TPOT: Automating ML Pipelines with Genetic Algorithms in Python

by
0 comments
TPOT: Automating ML Pipelines with Genetic Algorithms in Python

TPOT: Automating ML Pipelines with Genetic Algorithms in Python
Image by author

, Introduction

Building machine learning models manually involves a long series of decisions. It involves several steps, such as cleaning the data, choosing the right algorithm, and tuning the hyperparameters to get good results.
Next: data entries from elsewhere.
==> src/sv/ncpt_pkg.sv <==
// Shared types and constants for the network card paging and trap port logic.
// No dependencies. Used by the top level and the testbench.
`timescale 1ns / 1ps
`default_nettype none

package ncpt_pkg;

  // Transaction kinds on the request channel
  typedef enum logic [2:0] {
    MODE_IO_WRITE  = 3'd0,
    MODE_IO_READ   = 3'd1,
    MODE_NMI       = 3'd2,
    MODE_RETN      = 3'd3,
    MODE_WIN_READ  = 3'd4,
    MODE_WIN_WRITE = 3'd5,
    MODE_RSVD6     = 3'd6,
    MODE_RSVD7     = 3'd7
  } mode_t;

  typedef enum logic [1:0] {
    EV_NONE     = 2'd0,
    EV_PAGE_IN  = 2'd1,
    EV_PAGE_OUT = 2'd2,
    EV_RSVD     = 2'd3
  } page_event_t;

  typedef enum logic [2:0] {
    TGT_NONE     = 3'd0,
    TGT_NET_REGS = 3'd1,
    TGT_FILE_SYS = 3'd2,
    TGT_SETTINGS = 3'd3,
    TGT_FLASH    = 3'd4
  } target_t;

  // Configuration register indexes
  localparam int unsigned CFG_IDX_W = 2;
  localparam logic [CFG_IDX_W-1:0] CFG_FILE_SYS_PAGE = 2'd0;
  localparam logic [CFG_IDX_W-1:0] CFG_SETTINGS_PAGE = 2'd1;
  localparam logic [CFG_IDX_W-1:0] CFG_HAS_BANKED    = 2'd2;
  localparam logic [CFG_IDX_W-1:0] CFG_START_UNPAGED = 2'd3;
  localparam int unsigned CFG_DATA_W = 8;

  // Configuration reset values
  localparam logic [7:0] FILE_SYS_PAGE_RST = 8'd72;
  localparam logic [7:0] SETTINGS_PAGE_RST = 8'd73;
  localparam logic       HAS_BANKED_RST    = 1'b1;
  localparam logic       START_UNPAGED_RST = 1'b0;

  // I/O ports, fully decoded
  localparam logic [15:0] PORT_PAGE_A  = 16'h003b;
  localparam logic [15:0] PORT_PAGE_B  = 16'h013b;
  localparam logic [15:0] PORT_TRAP    = 16'h023b;
  localparam logic [15:0] PORT_CONTROL = 16'h033b;

  localparam logic [7:0] LOGIC_VERSION = 8'h03;
  localparam logic [7:0] NO_MATCH_DATA = 8'hff;
  localparam logic [7:0] PAGE_RST      = 8'hff;
  localparam logic [4:0] NET_PAGE_HI   = 5'b01000; // pages 0x40..0x47
  localparam logic [2:0] FLASH_PAGE_HI = 3'b000;   // pages below 0x20

  typedef struct packed {
    logic [2:0]  mode;
    logic [15:0] port;
    logic [7:0]  data;
    logic [15:0] mem_address;
    logic [2:0]  border_bits;
    logic        bank_select_bit;
  } req_t;

  typedef struct packed {
    logic [7:0]  read_data;
    logic        port_matched;
    logic        paged;
    logic        paged_by_io;
    logic [1:0]  paging_event;
    logic        nmi_suppressed;
    logic [15:0] trap_address;
    logic        trap_enabled;
    logic [2:0]  access_target;
    logic [14:0] target_address;
    logic [2:0]  flash_bank;
  } rsp_t;

endpackage

`default_nettype wire

==> src/sv/ncpt_stream_if.sv <==
// Valid/ready stream channel carrying one payload struct per transaction.
// Payload type is supplied at instantiation (see ncpt_pkg for req_t / rsp_t).
`timescale 1ns / 1ps
`default_nettype none

interface ncpt_stream_if #(
  parameter type payload_t = logic
);
  logic     valid;
  logic     ready;
  payload_t payload;

  modport source (output valid, output payload, input ready);
  modport sink   (input valid, input payload, output ready);
endinterface

`default_nettype wire

==> src/sv/network_card_paging_and_trap_ports_top.sv <==
// Paging and trap port logic of the network expansion card, top level.
// Depends on ncpt_pkg and ncpt_stream_if.
`timescale 1ns / 1ps
`default_nettype none

// One request transaction (I/O write/read, NMI, RETN, window read/write) gives
// exactly one response transaction. A request is captured in an input
// register, then the port decode, paging flags, trap loader and window
// router all resolve in one pass of combinational logic and the result lands
// in the output register once it is free, so a new request is taken every
// cycle while the output side keeps up. The state update of one
// request is done before the next one is evaluated, so back-to-back requests
// see each other's effects in order. Response fields describe the state after
// the request. Configuration writes (file-system page, settings page, banked
// memory flag, start-unpaged) are taken on cfg_we and must only be issued while
// no request is in flight. Writes of start_unpaged are ignored: reset always
// uses its default, so the card comes out of reset paged in.
module network_card_paging_and_trap_ports_top (
  input  wire                              clk,
  input  wire                              rst,
  ncpt_stream_if.sink                      req,
  ncpt_stream_if.source                    rsp,
  input  wire                              cfg_we,
  input  wire [ncpt_pkg::CFG_IDX_W-1:0]    cfg_index,
  input  wire [ncpt_pkg::CFG_DATA_W-1:0]   cfg_data
);
  import ncpt_pkg::*;

  // ---------------- configuration ----------------
  logic [7:0] file_system_page;
  logic [7:0] settings_page;
  logic       has_banked_memory;

  always_ff @(posedge clk) begin
    if (rst) begin
      file_system_page  <= FILE_SYS_PAGE_RST;
      settings_page     <= SETTINGS_PAGE_RST;
      has_banked_memory <= HAS_BANKED_RST;
    end else if (cfg_we) begin
      unique case (cfg_index)
        CFG_FILE_SYS_PAGE: file_system_page  <= cfg_data;
        CFG_SETTINGS_PAGE: settings_page     <= cfg_data;
        CFG_HAS_BANKED:    has_banked_memory <= cfg_data[0];
        // ignored on write; reset always uses its default value
        CFG_START_UNPAGED: ;
        default: ;
      endcase
    end
  end

  // ---------------- pipeline control ----------------
  logic s1_valid;
  req_t s1;
  logic s1_adv;
  logic out_valid;
  rsp_t out_data;

  assign s1_adv    = s1_valid && (!out_valid || rsp.ready);
  assign req.ready = !s1_valid || s1_adv;
  assign rsp.valid   = out_valid;
  assign rsp.payload = out_data;

  always_ff @(posedge clk) begin
    if (rst) begin
      s1_valid <= 1'b0;
    end else if (req.ready) begin
      s1_valid <= req.valid;
    end
  end

  always_ff @(posedge clk) begin
    if (req.valid && req.ready) begin
      s1 <= req.payload;
    end
  end

  // ---------------- architectural state ----------------
  logic [7:0]  window_a_page, window_a_page_next;
  logic [7:0]  window_b_page, window_b_page_next;
  logic        paged_flag, paged_flag_next;
  logic        io_paged_flag, io_paged_flag_next;
  logic [15:0] trap_register, trap_register_next;
  logic        trap_enable, trap_enable_next;
  logic        trap_high_next, trap_high_next_next;
  logic        nmi_flip_flop, nmi_flip_flop_next;

  rsp_t  result;
  mode_t mode;
  logic  in_window;
  logic [7:0] win_page;
  logic  trap_wr;

  assign mode = mode_t'(s1.mode);
  // 0x1000..0x2fff
  assign in_window = (s1.mem_address[15:14] == 2'b00) &&
                     (s1.mem_address[13] != s1.mem_address[12]);
  assign win_page  = (s1.mem_address[13:12] == 2'b01) ? window_a_page : window_b_page;
  assign trap_wr   = (mode == MODE_IO_WRITE) && (s1.port == PORT_TRAP);

  always_comb begin
    page_event_t ev;
    target_t     tgt;
    logic [7:0]  rd;
    logic        matched;
    logic [14:0] taddr;
    logic [2:0]  fbank;

    window_a_page_next  = window_a_page;
    window_b_page_next  = window_b_page;
    paged_flag_next     = paged_flag;
    io_paged_flag_next  = io_paged_flag;
    trap_register_next  = trap_register;
    trap_enable_next    = trap_enable;
    trap_high_next_next = trap_high_next;
    nmi_flip_flop_next  = nmi_flip_flop;

    ev      = EV_NONE;
    tgt     = TGT_NONE;
    rd      = NO_MATCH_DATA;
    matched = 1'b0;
    taddr   = '0;
    fbank   = '0;

    unique case (mode)
      MODE_IO_WRITE: begin
        matched = 1'b1;
        priority if (s1.port == PORT_PAGE_A) begin
          window_a_page_next = s1.data;
        end else if (s1.port == PORT_PAGE_B) begin
          window_b_page_next = s1.data;
        end else if (s1.port == PORT_TRAP) begin
          if (trap_high_next) begin
            trap_register_next = {s1.data, trap_register[7:0]};
          end else begin
            trap_register_next = {trap_register[15:8], s1.data};
          end
          trap_high_next_next = ~trap_high_next;
        end else if (s1.port == PORT_CONTROL) begin
          if (s1.data[0]) begin
            if (!paged_flag) begin
              paged_flag_next    = 1'b1;
              io_paged_flag_next = 1'b1;
              ev                 = EV_PAGE_IN;
            end
          end else if (io_paged_flag && paged_flag) begin
            paged_flag_next    = 1'b0;
            io_paged_flag_next = 1'b0;
            ev                 = EV_PAGE_OUT;
          end
          trap_enable_next = s1.data[3];
        end else begin
          matched = 1'b0;
        end
      end
      MODE_IO_READ: begin
        if (s1.port == PORT_TRAP) begin
          matched = 1'b1;
          rd      = LOGIC_VERSION;
        end else if (s1.port == PORT_CONTROL) begin
          matched = 1'b1;
          rd      = {3'b000, has_banked_memory & s1.bank_select_bit, trap_enable,
                     s1.border_bits};
        end
      end
      MODE_NMI: begin
        nmi_flip_flop_next = 1'b1;
        if (!paged_flag) begin
          paged_flag_next    = 1'b1;
          io_paged_flag_next = 1'b0;
          ev                 = EV_PAGE_IN;
        end
      end
      MODE_RETN: begin
        nmi_flip_flop_next = 1'b0;
      end
      MODE_WIN_READ, MODE_WIN_WRITE: begin
        if (paged_flag && in_window) begin
          priority if (win_page[7:3] == NET_PAGE_HI) begin
            tgt   = TGT_NET_REGS;
            taddr = {win_page[2:0], s1.mem_address[11:0]};
          end else if (win_page == file_system_page) begin
            tgt = TGT_FILE_SYS;
          end else if (win_page == settings_page) begin
            tgt = TGT_SETTINGS;
          end else if (mode == MODE_WIN_WRITE && window_b_page[7:5] == FLASH_PAGE_HI) begin
            tgt   = TGT_FLASH;
            fbank = window_b_page[4:2];
            taddr = {1'b0, window_b_page[1:0], s1.mem_address[11:0]};
          end else begin
            tgt = TGT_NONE;
          end
        end
      end
      default: ; // reserved modes: no effect
    endcase

    result.read_data      = rd;
    result.port_matched   = matched;
    result.paged          = paged_flag_next;
    result.paged_by_io    = io_paged_flag_next;
    result.paging_event   = ev;
    result.nmi_suppressed = nmi_flip_flop_next;
    result.trap_address   = trap_register_next;
    result.trap_enabled   = trap_enable_next;
    result.access_target  = tgt;
    result.target_address = taddr;
    result.flash_bank     = fbank;
  end

  always_ff @(posedge clk) begin
    if (rst) begin
      window_a_page  <= PAGE_RST;
      window_b_page  <= PAGE_RST;
      paged_flag     <= ~START_UNPAGED_RST;
      io_paged_flag  <= 1'b0;
      trap_register  <= '0;
      trap_enable    <= 1'b0;
      trap_high_next <= 1'b0;
      nmi_flip_flop  <= 1'b0;
    end else if (s1_adv) begin
      window_a_page  <= window_a_page_next;
      window_b_page  <= window_b_page_next;
      paged_flag     <= paged_flag_next;
      io_paged_flag  <= io_paged_flag_next;
      trap_register  <= trap_register_next;
      trap_enable    <= trap_enable_next;
      trap_high_next <= trap_high_next_next;
      nmi_flip_flop  <= nmi_flip_flop_next;
    end
  end

  // ---------------- output register ----------------
  always_ff @(posedge clk) begin
    if (rst) begin
      out_valid <= 1'b0;
    end else if (s1_adv) begin
      out_valid <= 1'b1;
    end else if (rsp.ready) begin
      out_valid <= 1'b0;
    end
  end

  always_ff @(posedge clk) begin
    if (s1_adv) begin
      out_data <= result;
    end
  end

  // ---------------- assertions ----------------
  // I/O paging flag never outlives paging itself
  a_io_implies_paged: assert property (@(posedge clk) disable iff (rst)
    io_paged_flag |-> paged_flag)
    else $error("io_paged_flag set while card is paged out");

  // a page-in event always reports the card paged
  a_pagein_paged: assert property (@(posedge clk) disable iff (rst)
    (out_valid && out_data.paging_event == EV_PAGE_IN) |-> out_data.paged)
    else $error("page-in event without paged");

  // flash bank only meaningful for flash target
  a_bank_only_flash: assert property (@(posedge clk) disable iff (rst)
    (out_valid && out_data.access_target != TGT_FLASH) |-> (out_data.flash_bank == 3'd0))
    else $error("flash_bank nonzero for non-flash target");

  // trap byte toggle flips exactly on a trap port write
  a_trap_toggle: assert property (@(posedge clk) disable iff (rst)
    (s1_adv && trap_wr) |=> (trap_high_next != $past(trap_high_next)))
    else $error("trap byte toggle did not flip");

  // read data other than the idle value only comes from a matched port
  a_read_matched: assert property (@(posedge clk) disable iff (rst)
    (out_valid && out_data.read_data != NO_MATCH_DATA) |-> out_data.port_matched)
    else $error("read data without port match");

endmodule

`default_nettype wire

==> src/flat_wrapper.sv <==
// flat-port wrapper written by rule: the top's interface ports become plain ports
module network_card_paging_and_trap_ports_top_flat import ncpt_pkg::*;
  (clk, rst, cfg_we, cfg_index, cfg_data, req_valid, req_payload, req_ready, rsp_valid, rsp_payload, rsp_ready);
  ncpt_stream_if #(.payload_t(req_t)) req_i ();
  ncpt_stream_if #(.payload_t(rsp_t)) rsp_i ();
  input  wire clk;
  input  wire rst;
  input  wire cfg_we;
  input  wire [ncpt_pkg::CFG_IDX_W-1:0] cfg_index;
  input  wire [ncpt_pkg::CFG_DATA_W-1:0] cfg_data;
  input wire logic [$bits(req_i.valid)-1:0] req_valid;
  input wire logic [$bits(req_i.payload)-1:0] req_payload;
  output wire logic [$bits(req_i.ready)-1:0] req_ready;
  output wire logic [$bits(rsp_i.valid)-1:0] rsp_valid;
  output wire logic [$bits(rsp_i.payload)-1:0] rsp_payload;
  input wire logic [$bits(rsp_i.ready)-1:0] rsp_ready;
  assign req_i.valid = req_valid;
  assign req_i.payload = req_payload;
  assign req_ready = req_i.ready;
  assign rsp_valid = rsp_i.valid;
  assign rsp_payload = rsp_i.payload;
  assign rsp_i.ready = rsp_ready;
  network_card_paging_and_trap_ports_top u_core (.clk(clk), .rst(rst), .req(req_i), .rsp(rsp_i), .cfg_we(cfg_we), .cfg_index(cfg_index), .cfg_data(cfg_data));
endmodule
This trial-and-error process often takes hours or even days. However, there is a way to solve this problem by using Tree-Based Pipeline Optimization ToolOr TPOT.
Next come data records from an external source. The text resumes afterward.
$ cat src/rtl/css_pkg.sv
`timescale 1ns / 1ps
// ---------------------------------------------------------------------------
// css_pkg: shared types and constants for the cosine similarity stream
// Widths follow from the longest vector that is accumulated exactly.
// ---------------------------------------------------------------------------
package css_pkg;

   // longest vector that is accumulated; later pairs are dropped
   localparam int MAX_LEN  = 1024;
   localparam int LEN_LOG  = $clog2(MAX_LEN);
   localparam int CNT_W    = $clog2(MAX_LEN + 1);

   // element and product widths (Q3.12 elements)
   localparam int ELEM_W   = 16;
   localparam int PROD_W   = 2 * ELEM_W;      // signed a*b
   localparam int SQR_W    = 2 * ELEM_W - 1;  // a*a <= 2^30

   // accumulators: sum of squares and signed dot product
   localparam int SQ_W     = SQR_W + LEN_LOG;
   localparam int DOT_W    = SQ_W + 1;

   // back end arithmetic
   localparam int P_W      = 2 * SQ_W;        // sa*sb and dot^2
   localparam int SUM_W    = P_W + 34;        // o^2*P, dot^2*2^32, with headroom
   localparam int OP_W     = P_W + 16;        // o*P
   localparam int U_W      = 15;              // magnitude minus one
   localparam int BIT_W    = $clog2(U_W);
   localparam int MCNT_W   = $clog2(SQ_W);
   localparam int COS_W    = 16;
   localparam int SHIFT_W  = 5;

   // request queue between front and back
   localparam int QDEPTH   = 2;
   localparam int QPTR_W   = $clog2(QDEPTH);
   localparam int QCNT_W   = $clog2(QDEPTH + 1);

   // one finished vector pair, handed from front to back
   typedef struct packed {
      logic signed [DOT_W-1:0] dot;
      logic [SQ_W-1:0]         sum_a;
      logic [SQ_W-1:0]         sum_b;
      logic                    too_long;
   } job_type;

   typedef enum logic [2:0] {
      BK_IDLE,
      BK_MUL,
      BK_CHECK,
      BK_ADD,
      BK_CMP,
      BK_OUT
   } back_state_type;

endpackage
===== config.mk =====
export PLATFORM = sky130hd
export DESIGN_NAME = css_back
export DESIGN_NICKNAME = d
export VERILOG_FILES = /design/src/rtl/css_pkg.sv /design/src/rtl/css_back.sv
export SDC_FILE = /design/constraint.sdc
export NUM_CORES = 2
export LEC_CHECK = 0
export BUFFER_PORTS_ARGS = -buffer_cell sky130_fd_sc_hd__buf_2
export CELL_PAD_IN_SITES_DETAIL_PLACEMENT = 1
export CELL_PAD_IN_SITES_GLOBAL_PLACEMENT = 1
export CORE_UTILIZATION = 54
export CTS_CLUSTER_SIZE = 14
export DETAILED_ROUTE_END_ITERATION = 7
export PLACE_DENSITY_LB_ADDON = 0.1
export SLEW_MARGIN = 40
export SYNTH_ARGS = -nofsm -noshare
export SYNTH_HDL_FRONTEND = slang
export SYNTH_SLANG_ARGS = --single-unit

===== constraint.sdc =====
create_clock -name clock -period 39.3 [get_ports clock]
set_input_delay 5.895 -clock clock [delete_from_list [all_inputs] [get_ports clock]]
set_output_delay 5.895 -clock clock [all_outputs]
set_load 0.01 [all_outputs]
TPOT is a Python library that uses genetic algorithms to automatically discover the best machine learning pipeline. It treats pipelines like populations in nature: it tries many combinations, evaluates their performance, and “evolves” the best one over several generations. This automation allows you to focus on solving your problem while TPOT handles the technical details of model selection and optimization.

, How does TPOT work?

TPOT uses genetic programming (GP). It is a type of evolutionary algorithm inspired by natural selection in biology. Instead of developing organisms, GPs develop computer programs or workflows to solve a problem. In the context of TPOT, the “programs” being developed are machine learning pipelines.

TPOT works in four main stages:

  1. Generate Pipeline: It starts with a random population of machine learning pipelines, including preprocessing methods and models.
  2. Evaluate Fitness: Each pipeline is trained and evaluated on the data to measure performance.
  3. Selection and Development: The best performing pipelines are selected to “reintroduce” and create new pipelines through crossover and mutation.
  4. Iteration over generations: This process is repeated for several generations until TPOT identifies the best performing pipeline.

The process is shown in the figure below:

Screenshot of how TPOT worksScreenshot of how TPOT works

Next, we’ll see how to set up and use TPOT in Python.

, 1. Installing TPOT

To install TPOT, run the following command:

, 2. Importing the Library

Import required libraries:

from tpot import TPOTClassifier
from sklearn.datasets import load_iris
from sklearn.model_selection import train_test_split
from sklearn.metrics import accuracy_score

, 3. Loading and Partitioning Data

For this example we will use the popular Iris dataset:

iris = load_iris()
X, y = iris.data, iris.target

X_train, X_test, y_train, y_test = train_test_split(X, y, test_size=0.2, random_state=42)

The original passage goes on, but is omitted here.